The method used — amniotic fluid extraction — is more accurate than an ultrasound, but involves far more risk, a medical expert said.
According to Wu's husband, they traveled from Yiwu to Zhengzhou, Henan province, for the procedure, which cost around 2,000 yuan ($330).
The couple, who already had a 2-year-old girl, were desperate to have a boy who would bring more economic benefit to the rural family during a compensation program.
Breaking up the gang "was a major achievement under the one-year campaign launched last October by government agencies including the commission and the Ministry of Public Security", the commission said.
In China, sex determination testing, gender-selective procedures and abortions for non-medical purposes are prohibited, particularly given a traditional preference for boys over girls and a largely skewed sex ratio, which stands at 115 boys born for every 100 girls.
Internationally, a normal range should be between 103 and 107. "Sex-selective abortions after sex determinations have further fuelled an imbalance," said Lu Jiehua, a sociology professor at Peking University.
Zhai Zhenwu, a professor at the School of Sociology and Population Studies at Renmin University of China, agreed, adding that an increasing access to ultrasounds since the late 1980s has made sex selection far easier and has partially led to an imbalance in the sex ratio at birth.

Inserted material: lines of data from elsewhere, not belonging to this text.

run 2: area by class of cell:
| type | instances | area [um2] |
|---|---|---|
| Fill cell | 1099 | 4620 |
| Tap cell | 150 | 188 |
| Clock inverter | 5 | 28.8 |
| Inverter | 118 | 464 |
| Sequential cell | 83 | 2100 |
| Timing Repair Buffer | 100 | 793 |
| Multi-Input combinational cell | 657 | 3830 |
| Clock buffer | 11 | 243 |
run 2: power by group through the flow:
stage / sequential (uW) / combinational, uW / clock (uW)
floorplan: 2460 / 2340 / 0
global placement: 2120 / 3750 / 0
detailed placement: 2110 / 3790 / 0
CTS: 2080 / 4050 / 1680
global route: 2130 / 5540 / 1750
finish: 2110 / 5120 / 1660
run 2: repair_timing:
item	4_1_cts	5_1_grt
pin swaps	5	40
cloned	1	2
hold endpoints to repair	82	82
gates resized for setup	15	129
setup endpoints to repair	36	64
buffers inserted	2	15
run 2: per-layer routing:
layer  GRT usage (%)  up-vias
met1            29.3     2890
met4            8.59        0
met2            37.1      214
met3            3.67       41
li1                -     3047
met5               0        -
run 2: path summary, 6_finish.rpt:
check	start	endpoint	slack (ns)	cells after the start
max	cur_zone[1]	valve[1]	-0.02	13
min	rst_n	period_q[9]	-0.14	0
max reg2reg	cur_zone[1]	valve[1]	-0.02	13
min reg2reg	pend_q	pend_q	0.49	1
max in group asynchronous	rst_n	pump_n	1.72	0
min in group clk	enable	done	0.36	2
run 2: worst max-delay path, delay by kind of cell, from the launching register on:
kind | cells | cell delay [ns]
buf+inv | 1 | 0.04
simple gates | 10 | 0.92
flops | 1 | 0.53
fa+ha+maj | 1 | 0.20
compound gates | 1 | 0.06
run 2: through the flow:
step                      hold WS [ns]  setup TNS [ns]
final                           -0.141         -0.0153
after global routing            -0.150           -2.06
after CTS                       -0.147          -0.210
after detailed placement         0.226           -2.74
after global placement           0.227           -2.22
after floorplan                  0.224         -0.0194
<file path="src/rtl/fetch_unit.sv">
// fetch_unit: PC, fetch address and IR with field slicing and PC redirects.
// Optional retired-instruction counter enabled by FETCH_RETIRE_CNT_EN.
module fetch_unit #(
  parameter int               ADDR_W   = 16,
  parameter logic [ADDR_W-1:0] RESET_PC = '0
) (
  input  logic              clk,
  input  logic              rst,
  input  logic              instrEn,
  input  logic              increment,
  input  logic              displace,
  input  logic              replace,
  input  logic              unconditional,
  input  logic              jal,
  input  logic [ADDR_W-1:0] rtarget,
  input  logic [15:0]       mem_data,
  output logic [ADDR_W-1:0] mem_addr,
  output logic [3:0]        opcode,
  output logic [3:0]        rdest,
  output logic [3:0]        bitpattern,
  output logic [3:0]        opcodeex,
  output logic [3:0]        rsrc,
  output logic [7:0]        imm8,
  output logic [ADDR_W-1:0] link_addr,
  output logic [31:0]       retired
);

  logic [ADDR_W-1:0] pc_q, pc_d;
  logic [15:0]       ir_q, ir_d;
  logic              redir_pending_q, redir_pending_d;
  logic [ADDR_W-1:0] redir_pc_q, redir_pc_d;
  logic [ADDR_W-1:0] disp_tgt, tgt;
  logic              redirect;

  assign mem_addr   = pc_q;
  assign opcode     = ir_q[15:12];
  assign rdest      = ir_q[11:8];
  assign bitpattern = ir_q[11:8];
  assign opcodeex   = ir_q[7:4];
  assign rsrc       = ir_q[3:0];
  assign imm8       = ir_q[7:0];
  assign link_addr  = pc_q + ADDR_W'(1);

  // Redirect target selection, jal highest priority down to displace.
  always_comb begin
    disp_tgt = pc_q + ADDR_W'(signed'(ir_q[7:0]));
    redirect = jal | replace | unconditional | displace;
    tgt      = disp_tgt;
    if (jal)
      tgt = rtarget;
    else if (replace)
      tgt = rtarget;
    else if (unconditional)
      tgt = (ir_q[15:12] == 4'b1100) ? disp_tgt : rtarget;
    else if (displace)
      tgt = disp_tgt;
  end

  // Next-state for PC, IR and the pending-redirect holding register.
  always_comb begin
    pc_d            = pc_q;
    ir_d            = instrEn ? mem_data : ir_q;
    redir_pending_d = redir_pending_q;
    redir_pc_d      = redir_pc_q;
    if (increment) begin
      redir_pending_d = 1'b0;
      if (redirect)
        pc_d = tgt;
      else if (redir_pending_q)
        pc_d = redir_pc_q;
      else
        pc_d = pc_q + ADDR_W'(1);
    end else if (redirect) begin
      redir_pending_d = 1'b1;
      redir_pc_d      = tgt;
    end
  end

  // State registers with synchronous reset.
  always_ff @(posedge clk) begin
    if (rst) begin
      pc_q            <= RESET_PC;
      ir_q            <= '0;
      redir_pending_q <= 1'b0;
      redir_pc_q      <= '0;
    end else begin
      pc_q            <= pc_d;
      ir_q            <= ir_d;
      redir_pending_q <= redir_pending_d;
      redir_pc_q      <= redir_pc_d;
    end
  end

`ifdef FETCH_RETIRE_CNT_EN
  logic [31:0] retired_q, retired_d;

  // Count every increment edge as one retired instruction.
  always_comb begin
    retired_d = increment ? retired_q + 32'd1 : retired_q;
  end

  // Retired counter register.
  always_ff @(posedge clk) begin
    if (rst) retired_q <= '0;
    else     retired_q <= retired_d;
  end

  assign retired = retired_q;
`else
  assign retired = '0;
`endif

endmodule

</file>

In 2004, it hit a record 121.2 boys for every 100 girls.
In response, some population scientists called for making it a crime to perform sex determinations and sex-selective abortions that cannot be medically justified
But some argue that it is a personal right to learn the gender of one's fetus.
Also, it would be hard to collect evidence as the doctor could imply the gender during a normal pregnancy test, said Zhai.
He said that if harsher punishments had been meted out, the growing imbalance would have been curbed better.
Most countries allow sex determinations as "it makes no difference," he noted.
In China, "the preference for boys became more intense as the three-decade-old family planning policy restricted most families to just one child," he said.
Thereafter, more people resorted to artificial methods to have a boy due to the rising availability of ultrasound technology, he said.
But he refuted a causal relation between China's birth rule and a skewed sex ratio, citing the example of South Korea.
Sex determinations are outlawed in South Korea, which recorded a high gender ratio at around 117, according to Zhai.
"But they never had birth rules," he added.
The root cause lies in a slow-changing preference for boys, he said.
In recent years, some rich Chinese have gone to neighboring Thailand to undergo sex-selective procedures enabled by assisted reproductive technology to have a boy, previous reports said.
In China, such a practice is only available for medical purposes like testing for genetic diseases, according to fertility experts.
According to Zhai, the constant relaxation of the birth rules could help reverse the skewed sex ratio somewhat but "it will still take time for a natural transformation," he said.
Before that, government-led administrative measures should be in place to curb the trend, he stressed.
The ratio has continued to decline during the past five years thanks largely to government action, statistics from the commission showed.
Physicians caught violating such regulations face revocation of their licenses and the hospitals involved face harsh administrative penalties.